** Data in this exercise follows **

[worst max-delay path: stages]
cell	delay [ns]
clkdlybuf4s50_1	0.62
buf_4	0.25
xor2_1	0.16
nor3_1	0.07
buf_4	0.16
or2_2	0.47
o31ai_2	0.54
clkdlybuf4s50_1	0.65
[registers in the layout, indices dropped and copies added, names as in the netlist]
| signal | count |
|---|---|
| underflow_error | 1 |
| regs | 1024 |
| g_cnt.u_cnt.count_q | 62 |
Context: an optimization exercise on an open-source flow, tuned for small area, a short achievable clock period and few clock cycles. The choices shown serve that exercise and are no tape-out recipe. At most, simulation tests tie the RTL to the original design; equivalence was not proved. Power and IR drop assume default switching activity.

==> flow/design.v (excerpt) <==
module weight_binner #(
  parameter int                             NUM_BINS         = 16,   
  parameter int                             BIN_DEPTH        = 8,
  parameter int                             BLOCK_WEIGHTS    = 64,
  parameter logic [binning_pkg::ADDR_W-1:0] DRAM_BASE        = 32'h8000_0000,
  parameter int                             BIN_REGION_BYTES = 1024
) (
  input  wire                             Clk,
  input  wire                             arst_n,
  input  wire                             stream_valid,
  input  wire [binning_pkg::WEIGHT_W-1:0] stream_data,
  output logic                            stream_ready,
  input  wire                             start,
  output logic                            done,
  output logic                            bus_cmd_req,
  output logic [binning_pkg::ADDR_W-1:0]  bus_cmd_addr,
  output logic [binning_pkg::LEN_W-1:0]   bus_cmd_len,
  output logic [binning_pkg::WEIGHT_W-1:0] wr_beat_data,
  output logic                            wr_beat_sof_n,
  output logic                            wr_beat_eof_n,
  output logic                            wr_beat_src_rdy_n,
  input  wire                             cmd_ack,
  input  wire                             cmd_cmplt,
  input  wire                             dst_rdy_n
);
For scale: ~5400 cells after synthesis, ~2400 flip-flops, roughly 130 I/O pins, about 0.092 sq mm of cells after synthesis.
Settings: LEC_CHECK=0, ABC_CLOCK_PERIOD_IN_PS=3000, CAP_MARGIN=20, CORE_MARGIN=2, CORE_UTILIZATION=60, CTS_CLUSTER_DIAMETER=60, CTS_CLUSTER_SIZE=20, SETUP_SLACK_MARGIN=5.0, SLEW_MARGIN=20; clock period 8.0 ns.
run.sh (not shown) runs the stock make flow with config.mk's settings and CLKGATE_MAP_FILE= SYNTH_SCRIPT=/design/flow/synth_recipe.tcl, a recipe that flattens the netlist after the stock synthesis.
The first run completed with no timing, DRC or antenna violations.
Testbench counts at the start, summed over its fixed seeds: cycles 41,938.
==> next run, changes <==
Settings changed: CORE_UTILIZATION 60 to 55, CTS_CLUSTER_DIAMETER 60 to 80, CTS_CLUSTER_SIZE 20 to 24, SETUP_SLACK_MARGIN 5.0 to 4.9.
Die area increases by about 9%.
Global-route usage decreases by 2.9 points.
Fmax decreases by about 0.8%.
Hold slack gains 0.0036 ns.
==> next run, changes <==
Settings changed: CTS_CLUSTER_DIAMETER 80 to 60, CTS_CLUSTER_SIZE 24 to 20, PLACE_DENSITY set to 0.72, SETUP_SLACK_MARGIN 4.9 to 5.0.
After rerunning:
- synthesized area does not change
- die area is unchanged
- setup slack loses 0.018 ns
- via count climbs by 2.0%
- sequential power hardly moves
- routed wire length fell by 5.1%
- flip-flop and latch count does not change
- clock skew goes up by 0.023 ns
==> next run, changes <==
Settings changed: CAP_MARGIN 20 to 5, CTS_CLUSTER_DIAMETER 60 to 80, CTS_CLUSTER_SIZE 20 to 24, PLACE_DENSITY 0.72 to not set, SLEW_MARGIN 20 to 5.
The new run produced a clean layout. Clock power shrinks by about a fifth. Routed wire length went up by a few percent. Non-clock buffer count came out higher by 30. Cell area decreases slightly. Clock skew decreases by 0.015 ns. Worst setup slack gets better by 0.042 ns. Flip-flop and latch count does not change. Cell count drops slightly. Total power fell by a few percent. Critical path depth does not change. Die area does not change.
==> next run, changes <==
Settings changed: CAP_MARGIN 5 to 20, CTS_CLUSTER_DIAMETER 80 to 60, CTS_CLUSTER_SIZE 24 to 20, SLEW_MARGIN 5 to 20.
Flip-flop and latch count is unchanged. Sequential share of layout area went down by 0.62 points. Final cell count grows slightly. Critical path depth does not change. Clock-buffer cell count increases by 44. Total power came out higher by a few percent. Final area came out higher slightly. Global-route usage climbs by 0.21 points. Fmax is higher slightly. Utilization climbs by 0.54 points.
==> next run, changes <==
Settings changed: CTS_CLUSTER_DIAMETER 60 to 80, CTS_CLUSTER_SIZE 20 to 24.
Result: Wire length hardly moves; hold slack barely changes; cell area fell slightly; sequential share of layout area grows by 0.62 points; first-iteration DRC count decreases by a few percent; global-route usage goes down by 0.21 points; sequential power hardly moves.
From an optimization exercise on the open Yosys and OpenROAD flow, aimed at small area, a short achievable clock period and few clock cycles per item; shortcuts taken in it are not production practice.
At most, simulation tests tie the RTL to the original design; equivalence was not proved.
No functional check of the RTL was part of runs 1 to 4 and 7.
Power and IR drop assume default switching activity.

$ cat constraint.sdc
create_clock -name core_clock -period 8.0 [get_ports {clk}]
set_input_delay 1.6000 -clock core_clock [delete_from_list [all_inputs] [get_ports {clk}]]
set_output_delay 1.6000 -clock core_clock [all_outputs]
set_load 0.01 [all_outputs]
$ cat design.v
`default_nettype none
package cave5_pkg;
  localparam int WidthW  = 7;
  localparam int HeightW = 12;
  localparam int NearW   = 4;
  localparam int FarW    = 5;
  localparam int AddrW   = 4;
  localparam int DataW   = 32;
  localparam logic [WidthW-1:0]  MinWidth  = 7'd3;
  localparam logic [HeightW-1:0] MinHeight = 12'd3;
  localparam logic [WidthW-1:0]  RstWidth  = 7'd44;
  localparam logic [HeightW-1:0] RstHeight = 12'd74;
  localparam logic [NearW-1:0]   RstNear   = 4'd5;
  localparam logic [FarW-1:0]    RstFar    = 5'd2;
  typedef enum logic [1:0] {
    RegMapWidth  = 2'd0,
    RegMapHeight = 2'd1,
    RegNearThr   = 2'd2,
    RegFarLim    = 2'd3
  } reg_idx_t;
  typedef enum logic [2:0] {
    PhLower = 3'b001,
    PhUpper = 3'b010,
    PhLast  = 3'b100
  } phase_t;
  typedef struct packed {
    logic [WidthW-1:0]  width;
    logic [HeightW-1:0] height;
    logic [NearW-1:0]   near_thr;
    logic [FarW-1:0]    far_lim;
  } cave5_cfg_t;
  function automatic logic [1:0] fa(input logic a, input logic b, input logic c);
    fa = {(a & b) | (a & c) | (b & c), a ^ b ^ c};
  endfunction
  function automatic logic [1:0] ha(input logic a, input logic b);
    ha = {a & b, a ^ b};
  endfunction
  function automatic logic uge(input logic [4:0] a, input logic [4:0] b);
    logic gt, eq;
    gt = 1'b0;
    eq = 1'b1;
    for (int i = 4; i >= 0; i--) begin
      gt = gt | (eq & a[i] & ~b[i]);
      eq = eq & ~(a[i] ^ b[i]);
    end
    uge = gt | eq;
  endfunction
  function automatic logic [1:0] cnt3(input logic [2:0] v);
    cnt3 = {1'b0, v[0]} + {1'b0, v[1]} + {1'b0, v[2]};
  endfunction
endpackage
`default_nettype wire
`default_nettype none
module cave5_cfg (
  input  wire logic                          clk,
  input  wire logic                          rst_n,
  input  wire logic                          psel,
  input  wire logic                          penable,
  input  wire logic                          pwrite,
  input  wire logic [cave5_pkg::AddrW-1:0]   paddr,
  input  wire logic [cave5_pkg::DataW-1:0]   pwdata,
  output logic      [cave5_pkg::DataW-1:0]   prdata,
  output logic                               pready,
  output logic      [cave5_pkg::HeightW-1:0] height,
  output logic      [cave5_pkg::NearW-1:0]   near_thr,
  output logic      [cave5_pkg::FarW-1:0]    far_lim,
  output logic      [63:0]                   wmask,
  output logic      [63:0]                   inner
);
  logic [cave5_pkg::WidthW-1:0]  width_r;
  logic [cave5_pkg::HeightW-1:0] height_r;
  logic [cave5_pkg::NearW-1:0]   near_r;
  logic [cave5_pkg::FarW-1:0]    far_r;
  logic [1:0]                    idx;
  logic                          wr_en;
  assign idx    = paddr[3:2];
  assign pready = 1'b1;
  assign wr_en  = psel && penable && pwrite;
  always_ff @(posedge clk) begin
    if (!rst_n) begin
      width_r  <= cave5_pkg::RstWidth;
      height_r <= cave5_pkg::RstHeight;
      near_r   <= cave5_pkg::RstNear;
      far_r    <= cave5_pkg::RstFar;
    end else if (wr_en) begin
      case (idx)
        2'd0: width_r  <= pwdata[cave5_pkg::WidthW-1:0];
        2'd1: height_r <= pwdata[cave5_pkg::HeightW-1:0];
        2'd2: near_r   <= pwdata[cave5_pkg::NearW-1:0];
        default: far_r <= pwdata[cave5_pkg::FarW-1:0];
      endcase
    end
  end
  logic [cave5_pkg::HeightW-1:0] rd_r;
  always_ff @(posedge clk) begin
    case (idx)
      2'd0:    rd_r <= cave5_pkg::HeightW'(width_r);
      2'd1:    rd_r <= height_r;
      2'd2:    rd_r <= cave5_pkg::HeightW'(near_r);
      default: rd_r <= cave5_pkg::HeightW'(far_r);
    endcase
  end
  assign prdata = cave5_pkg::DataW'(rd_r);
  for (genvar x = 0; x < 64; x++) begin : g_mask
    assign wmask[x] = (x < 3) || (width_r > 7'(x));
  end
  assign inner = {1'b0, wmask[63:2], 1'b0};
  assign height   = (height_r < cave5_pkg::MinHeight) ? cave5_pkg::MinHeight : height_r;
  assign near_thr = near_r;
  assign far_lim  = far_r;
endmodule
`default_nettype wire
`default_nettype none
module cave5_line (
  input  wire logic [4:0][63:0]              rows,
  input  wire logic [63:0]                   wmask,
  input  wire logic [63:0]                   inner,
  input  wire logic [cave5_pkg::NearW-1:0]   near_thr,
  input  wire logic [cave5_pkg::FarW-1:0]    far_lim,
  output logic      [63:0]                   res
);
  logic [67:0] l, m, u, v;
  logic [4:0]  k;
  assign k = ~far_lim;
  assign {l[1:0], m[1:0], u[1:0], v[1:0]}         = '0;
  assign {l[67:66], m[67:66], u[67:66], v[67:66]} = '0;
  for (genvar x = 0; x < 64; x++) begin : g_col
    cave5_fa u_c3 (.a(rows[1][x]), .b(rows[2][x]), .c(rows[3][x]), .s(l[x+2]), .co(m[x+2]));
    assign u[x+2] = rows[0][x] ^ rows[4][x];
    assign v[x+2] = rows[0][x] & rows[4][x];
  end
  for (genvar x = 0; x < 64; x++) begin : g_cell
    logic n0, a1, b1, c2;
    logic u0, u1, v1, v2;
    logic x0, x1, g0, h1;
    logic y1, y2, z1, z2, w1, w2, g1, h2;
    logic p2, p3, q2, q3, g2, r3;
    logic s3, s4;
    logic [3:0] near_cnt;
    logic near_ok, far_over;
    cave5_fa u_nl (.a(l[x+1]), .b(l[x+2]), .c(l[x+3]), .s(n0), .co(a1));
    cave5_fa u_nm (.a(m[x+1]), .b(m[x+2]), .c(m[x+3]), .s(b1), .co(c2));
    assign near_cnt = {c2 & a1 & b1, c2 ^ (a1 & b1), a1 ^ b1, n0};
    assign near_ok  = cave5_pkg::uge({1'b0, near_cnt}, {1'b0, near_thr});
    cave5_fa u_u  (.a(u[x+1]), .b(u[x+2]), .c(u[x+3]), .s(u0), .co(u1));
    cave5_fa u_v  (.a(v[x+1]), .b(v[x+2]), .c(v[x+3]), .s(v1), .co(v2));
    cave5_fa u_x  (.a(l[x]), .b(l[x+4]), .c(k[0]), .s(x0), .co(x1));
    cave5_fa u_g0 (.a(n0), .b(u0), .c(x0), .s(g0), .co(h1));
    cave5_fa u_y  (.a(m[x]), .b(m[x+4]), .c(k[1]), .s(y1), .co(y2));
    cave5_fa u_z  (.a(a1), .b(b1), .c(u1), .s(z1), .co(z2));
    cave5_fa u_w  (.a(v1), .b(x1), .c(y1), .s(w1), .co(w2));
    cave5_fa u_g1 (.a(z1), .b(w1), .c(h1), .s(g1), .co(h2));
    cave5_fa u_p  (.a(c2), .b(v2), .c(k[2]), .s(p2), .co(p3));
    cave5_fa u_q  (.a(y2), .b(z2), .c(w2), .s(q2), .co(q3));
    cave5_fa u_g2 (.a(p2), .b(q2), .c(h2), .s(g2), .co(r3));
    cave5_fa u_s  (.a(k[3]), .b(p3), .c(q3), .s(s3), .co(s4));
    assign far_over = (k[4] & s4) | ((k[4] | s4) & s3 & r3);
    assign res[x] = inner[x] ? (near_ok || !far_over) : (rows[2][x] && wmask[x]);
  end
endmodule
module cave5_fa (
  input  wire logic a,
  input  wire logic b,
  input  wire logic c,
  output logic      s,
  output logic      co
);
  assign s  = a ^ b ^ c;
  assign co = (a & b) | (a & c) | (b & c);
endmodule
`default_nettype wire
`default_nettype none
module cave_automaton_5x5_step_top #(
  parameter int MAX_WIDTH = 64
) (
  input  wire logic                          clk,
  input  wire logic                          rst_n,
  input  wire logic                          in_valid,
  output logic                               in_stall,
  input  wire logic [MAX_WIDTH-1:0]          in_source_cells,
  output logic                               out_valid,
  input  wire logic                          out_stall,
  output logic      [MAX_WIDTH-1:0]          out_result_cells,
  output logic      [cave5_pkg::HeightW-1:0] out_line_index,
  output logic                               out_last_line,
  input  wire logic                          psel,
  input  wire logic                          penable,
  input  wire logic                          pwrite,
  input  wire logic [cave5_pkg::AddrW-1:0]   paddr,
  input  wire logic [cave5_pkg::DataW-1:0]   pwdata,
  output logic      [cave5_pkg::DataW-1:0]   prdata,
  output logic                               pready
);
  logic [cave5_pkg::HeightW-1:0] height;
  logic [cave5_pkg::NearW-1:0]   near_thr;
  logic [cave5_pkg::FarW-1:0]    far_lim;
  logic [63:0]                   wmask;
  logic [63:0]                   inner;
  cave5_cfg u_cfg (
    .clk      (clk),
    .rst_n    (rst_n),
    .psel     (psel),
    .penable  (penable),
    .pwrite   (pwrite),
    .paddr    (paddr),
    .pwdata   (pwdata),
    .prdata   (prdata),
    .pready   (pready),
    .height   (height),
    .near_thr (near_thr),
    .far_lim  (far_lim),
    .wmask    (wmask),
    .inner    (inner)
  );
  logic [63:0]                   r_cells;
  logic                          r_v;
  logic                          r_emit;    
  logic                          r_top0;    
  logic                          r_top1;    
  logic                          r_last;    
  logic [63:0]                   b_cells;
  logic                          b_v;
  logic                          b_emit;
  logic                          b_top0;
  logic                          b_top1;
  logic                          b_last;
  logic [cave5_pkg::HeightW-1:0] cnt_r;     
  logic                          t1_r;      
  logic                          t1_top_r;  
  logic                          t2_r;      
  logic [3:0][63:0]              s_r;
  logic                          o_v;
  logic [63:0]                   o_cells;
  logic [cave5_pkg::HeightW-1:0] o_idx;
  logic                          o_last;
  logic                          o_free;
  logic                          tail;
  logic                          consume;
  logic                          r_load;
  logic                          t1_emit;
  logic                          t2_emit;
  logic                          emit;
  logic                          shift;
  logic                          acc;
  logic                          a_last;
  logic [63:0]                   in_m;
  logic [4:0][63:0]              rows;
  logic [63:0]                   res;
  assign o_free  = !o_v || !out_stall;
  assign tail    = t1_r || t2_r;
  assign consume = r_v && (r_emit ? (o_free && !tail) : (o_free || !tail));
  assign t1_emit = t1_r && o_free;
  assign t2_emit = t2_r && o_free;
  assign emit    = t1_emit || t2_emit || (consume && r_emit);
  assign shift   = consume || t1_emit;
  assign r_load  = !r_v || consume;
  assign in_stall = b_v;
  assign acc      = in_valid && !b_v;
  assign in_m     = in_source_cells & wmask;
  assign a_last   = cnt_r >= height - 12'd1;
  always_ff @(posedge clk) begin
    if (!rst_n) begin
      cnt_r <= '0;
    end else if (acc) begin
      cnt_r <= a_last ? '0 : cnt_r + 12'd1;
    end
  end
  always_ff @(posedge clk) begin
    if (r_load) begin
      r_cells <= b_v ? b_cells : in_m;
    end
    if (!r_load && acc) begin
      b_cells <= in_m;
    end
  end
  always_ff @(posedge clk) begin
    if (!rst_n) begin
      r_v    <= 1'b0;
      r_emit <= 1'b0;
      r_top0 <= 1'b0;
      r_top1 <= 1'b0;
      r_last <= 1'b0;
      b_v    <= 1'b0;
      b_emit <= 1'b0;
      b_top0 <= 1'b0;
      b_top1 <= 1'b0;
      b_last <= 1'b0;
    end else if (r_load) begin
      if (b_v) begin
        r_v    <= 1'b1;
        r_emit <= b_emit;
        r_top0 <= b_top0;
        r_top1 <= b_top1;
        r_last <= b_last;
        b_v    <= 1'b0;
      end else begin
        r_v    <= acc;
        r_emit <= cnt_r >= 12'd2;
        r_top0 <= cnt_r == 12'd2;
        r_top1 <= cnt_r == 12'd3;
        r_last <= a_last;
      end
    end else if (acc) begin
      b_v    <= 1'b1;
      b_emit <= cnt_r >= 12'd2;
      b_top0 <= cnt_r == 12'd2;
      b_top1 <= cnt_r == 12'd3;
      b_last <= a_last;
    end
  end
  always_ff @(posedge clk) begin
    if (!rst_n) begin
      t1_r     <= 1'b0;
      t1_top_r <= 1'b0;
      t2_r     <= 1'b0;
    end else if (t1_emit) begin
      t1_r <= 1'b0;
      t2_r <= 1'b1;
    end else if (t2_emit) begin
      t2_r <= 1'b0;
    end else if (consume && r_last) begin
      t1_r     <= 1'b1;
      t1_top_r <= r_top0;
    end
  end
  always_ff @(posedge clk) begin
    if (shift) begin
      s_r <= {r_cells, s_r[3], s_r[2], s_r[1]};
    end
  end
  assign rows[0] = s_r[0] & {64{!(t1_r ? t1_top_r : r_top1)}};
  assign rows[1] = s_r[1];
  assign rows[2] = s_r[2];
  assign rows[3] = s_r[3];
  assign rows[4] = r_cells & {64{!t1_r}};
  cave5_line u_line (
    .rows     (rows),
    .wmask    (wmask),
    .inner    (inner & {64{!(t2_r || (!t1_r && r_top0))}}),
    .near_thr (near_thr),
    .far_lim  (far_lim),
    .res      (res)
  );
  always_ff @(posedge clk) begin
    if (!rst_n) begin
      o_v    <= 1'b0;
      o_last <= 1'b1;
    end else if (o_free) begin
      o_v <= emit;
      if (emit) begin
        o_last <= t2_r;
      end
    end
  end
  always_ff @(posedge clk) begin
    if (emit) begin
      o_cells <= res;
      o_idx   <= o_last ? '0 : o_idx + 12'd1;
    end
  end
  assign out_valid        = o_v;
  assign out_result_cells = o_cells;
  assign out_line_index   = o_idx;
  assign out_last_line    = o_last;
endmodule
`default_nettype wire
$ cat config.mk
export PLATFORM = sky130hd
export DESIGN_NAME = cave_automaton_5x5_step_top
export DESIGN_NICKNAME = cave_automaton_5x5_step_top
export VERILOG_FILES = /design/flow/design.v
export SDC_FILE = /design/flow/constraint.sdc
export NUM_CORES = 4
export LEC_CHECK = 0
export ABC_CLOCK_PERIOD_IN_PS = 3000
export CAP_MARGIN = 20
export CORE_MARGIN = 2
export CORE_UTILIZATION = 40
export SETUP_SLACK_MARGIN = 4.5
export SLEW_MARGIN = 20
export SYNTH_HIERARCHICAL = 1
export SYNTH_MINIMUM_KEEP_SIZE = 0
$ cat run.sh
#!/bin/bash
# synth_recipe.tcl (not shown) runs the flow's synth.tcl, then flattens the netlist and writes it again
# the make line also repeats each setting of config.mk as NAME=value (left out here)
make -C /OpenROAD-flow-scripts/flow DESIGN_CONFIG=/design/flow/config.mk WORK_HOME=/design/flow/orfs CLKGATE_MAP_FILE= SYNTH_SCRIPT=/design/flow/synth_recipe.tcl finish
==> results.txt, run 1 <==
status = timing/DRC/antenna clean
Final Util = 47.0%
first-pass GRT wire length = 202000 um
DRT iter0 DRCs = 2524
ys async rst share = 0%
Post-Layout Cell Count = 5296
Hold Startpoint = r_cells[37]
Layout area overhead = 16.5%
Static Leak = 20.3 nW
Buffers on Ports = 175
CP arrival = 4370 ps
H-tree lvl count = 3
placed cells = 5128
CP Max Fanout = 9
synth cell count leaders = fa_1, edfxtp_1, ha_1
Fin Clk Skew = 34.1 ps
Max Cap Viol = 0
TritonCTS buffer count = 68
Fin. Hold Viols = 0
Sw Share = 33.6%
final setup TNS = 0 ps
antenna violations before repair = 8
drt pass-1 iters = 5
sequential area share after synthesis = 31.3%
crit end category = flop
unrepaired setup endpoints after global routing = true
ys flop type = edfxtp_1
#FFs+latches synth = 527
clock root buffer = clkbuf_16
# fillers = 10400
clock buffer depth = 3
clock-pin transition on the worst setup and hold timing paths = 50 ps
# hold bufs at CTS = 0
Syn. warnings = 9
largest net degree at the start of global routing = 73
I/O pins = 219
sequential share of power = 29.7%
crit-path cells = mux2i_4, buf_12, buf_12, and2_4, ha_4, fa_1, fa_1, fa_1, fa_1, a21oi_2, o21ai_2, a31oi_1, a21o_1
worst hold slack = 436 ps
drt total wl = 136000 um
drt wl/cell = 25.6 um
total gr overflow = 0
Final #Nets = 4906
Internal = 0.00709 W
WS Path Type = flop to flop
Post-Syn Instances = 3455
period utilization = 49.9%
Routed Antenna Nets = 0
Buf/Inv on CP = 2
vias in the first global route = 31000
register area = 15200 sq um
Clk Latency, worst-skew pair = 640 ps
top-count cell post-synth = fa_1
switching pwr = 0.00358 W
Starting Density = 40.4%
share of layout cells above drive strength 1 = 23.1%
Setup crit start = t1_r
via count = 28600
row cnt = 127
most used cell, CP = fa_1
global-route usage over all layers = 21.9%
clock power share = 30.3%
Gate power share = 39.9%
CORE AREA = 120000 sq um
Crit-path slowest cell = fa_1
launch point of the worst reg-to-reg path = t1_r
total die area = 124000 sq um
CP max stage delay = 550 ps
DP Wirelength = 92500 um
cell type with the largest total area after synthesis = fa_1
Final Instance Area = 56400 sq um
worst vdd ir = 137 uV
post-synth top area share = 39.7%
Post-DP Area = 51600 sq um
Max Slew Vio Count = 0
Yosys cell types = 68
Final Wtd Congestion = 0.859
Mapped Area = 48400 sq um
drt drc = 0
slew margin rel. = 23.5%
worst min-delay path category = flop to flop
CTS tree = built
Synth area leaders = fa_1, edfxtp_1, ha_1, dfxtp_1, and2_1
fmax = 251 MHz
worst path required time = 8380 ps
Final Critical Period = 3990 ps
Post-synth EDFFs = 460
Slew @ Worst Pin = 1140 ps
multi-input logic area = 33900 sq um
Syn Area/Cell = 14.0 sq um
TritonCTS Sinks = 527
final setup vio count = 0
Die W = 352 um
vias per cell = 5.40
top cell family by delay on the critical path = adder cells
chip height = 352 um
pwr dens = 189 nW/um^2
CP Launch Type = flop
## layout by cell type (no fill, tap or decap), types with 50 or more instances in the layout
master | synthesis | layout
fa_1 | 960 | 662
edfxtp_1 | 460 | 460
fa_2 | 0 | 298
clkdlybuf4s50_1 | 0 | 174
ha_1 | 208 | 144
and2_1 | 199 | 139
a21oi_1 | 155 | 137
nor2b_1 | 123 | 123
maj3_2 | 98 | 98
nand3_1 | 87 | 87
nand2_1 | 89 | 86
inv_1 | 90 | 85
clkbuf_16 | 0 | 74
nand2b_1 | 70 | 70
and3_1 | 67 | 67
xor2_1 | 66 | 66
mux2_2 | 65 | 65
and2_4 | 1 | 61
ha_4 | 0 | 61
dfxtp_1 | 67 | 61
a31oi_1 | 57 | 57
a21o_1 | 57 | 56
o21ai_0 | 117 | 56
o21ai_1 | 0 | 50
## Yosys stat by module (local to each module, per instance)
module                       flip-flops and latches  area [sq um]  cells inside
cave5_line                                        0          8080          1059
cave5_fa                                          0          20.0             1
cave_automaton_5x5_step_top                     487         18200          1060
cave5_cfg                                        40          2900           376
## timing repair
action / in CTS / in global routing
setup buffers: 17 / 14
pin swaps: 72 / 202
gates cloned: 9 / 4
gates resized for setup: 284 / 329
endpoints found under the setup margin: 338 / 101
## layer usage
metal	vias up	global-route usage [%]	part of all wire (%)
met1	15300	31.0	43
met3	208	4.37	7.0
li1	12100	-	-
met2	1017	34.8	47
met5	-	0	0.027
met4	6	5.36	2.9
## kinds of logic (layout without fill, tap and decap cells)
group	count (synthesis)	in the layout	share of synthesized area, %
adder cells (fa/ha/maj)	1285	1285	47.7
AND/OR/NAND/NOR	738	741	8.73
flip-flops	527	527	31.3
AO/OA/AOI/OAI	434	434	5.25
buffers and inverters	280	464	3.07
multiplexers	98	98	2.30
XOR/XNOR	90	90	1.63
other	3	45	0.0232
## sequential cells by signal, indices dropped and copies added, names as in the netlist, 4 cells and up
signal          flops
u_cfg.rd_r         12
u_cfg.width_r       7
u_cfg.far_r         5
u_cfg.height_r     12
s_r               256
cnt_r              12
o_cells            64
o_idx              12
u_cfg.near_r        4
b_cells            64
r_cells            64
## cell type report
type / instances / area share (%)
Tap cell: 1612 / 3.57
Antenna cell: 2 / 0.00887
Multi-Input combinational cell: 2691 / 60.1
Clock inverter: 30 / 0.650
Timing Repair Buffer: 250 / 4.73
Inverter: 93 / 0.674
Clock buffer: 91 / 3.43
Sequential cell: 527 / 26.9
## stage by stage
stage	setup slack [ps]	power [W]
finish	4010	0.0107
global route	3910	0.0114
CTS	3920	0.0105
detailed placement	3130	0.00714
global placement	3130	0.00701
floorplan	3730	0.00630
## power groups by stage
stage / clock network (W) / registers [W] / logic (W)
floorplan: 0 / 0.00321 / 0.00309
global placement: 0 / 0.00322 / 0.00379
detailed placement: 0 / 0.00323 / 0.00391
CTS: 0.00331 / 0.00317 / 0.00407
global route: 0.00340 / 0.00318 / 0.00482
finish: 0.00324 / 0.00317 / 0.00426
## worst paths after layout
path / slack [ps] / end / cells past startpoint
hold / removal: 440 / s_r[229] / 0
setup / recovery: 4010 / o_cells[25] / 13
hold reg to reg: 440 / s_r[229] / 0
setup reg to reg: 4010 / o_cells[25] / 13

** End of Data in this exercise **

Both the line containing "Static Leak = 20.3 nW" and the line containing "Gate power share = 39.9%" belong in the answer. Print them and every line above that falls between them exactly, and no others.

Static Leak = 20.3 nW
Buffers on Ports = 175
CP arrival = 4370 ps
H-tree lvl count = 3
placed cells = 5128
CP Max Fanout = 9
synth cell count leaders = fa_1, edfxtp_1, ha_1
Fin Clk Skew = 34.1 ps
Max Cap Viol = 0
TritonCTS buffer count = 68
Fin. Hold Viols = 0
Sw Share = 33.6%
final setup TNS = 0 ps
antenna violations before repair = 8
drt pass-1 iters = 5
sequential area share after synthesis = 31.3%
crit end category = flop
unrepaired setup endpoints after global routing = true
ys flop type = edfxtp_1
#FFs+latches synth = 527
clock root buffer = clkbuf_16
# fillers = 10400
clock buffer depth = 3
clock-pin transition on the worst setup and hold timing paths = 50 ps
# hold bufs at CTS = 0
Syn. warnings = 9
largest net degree at the start of global routing = 73
I/O pins = 219
sequential share of power = 29.7%
crit-path cells = mux2i_4, buf_12, buf_12, and2_4, ha_4, fa_1, fa_1, fa_1, fa_1, a21oi_2, o21ai_2, a31oi_1, a21o_1
worst hold slack = 436 ps
drt total wl = 136000 um
drt wl/cell = 25.6 um
total gr overflow = 0
Final #Nets = 4906
Internal = 0.00709 W
WS Path Type = flop to flop
Post-Syn Instances = 3455
period utilization = 49.9%
Routed Antenna Nets = 0
Buf/Inv on CP = 2
vias in the first global route = 31000
register area = 15200 sq um
Clk Latency, worst-skew pair = 640 ps
top-count cell post-synth = fa_1
switching pwr = 0.00358 W
Starting Density = 40.4%
share of layout cells above drive strength 1 = 23.1%
Setup crit start = t1_r
via count = 28600
row cnt = 127
most used cell, CP = fa_1
global-route usage over all layers = 21.9%
clock power share = 30.3%
Gate power share = 39.9%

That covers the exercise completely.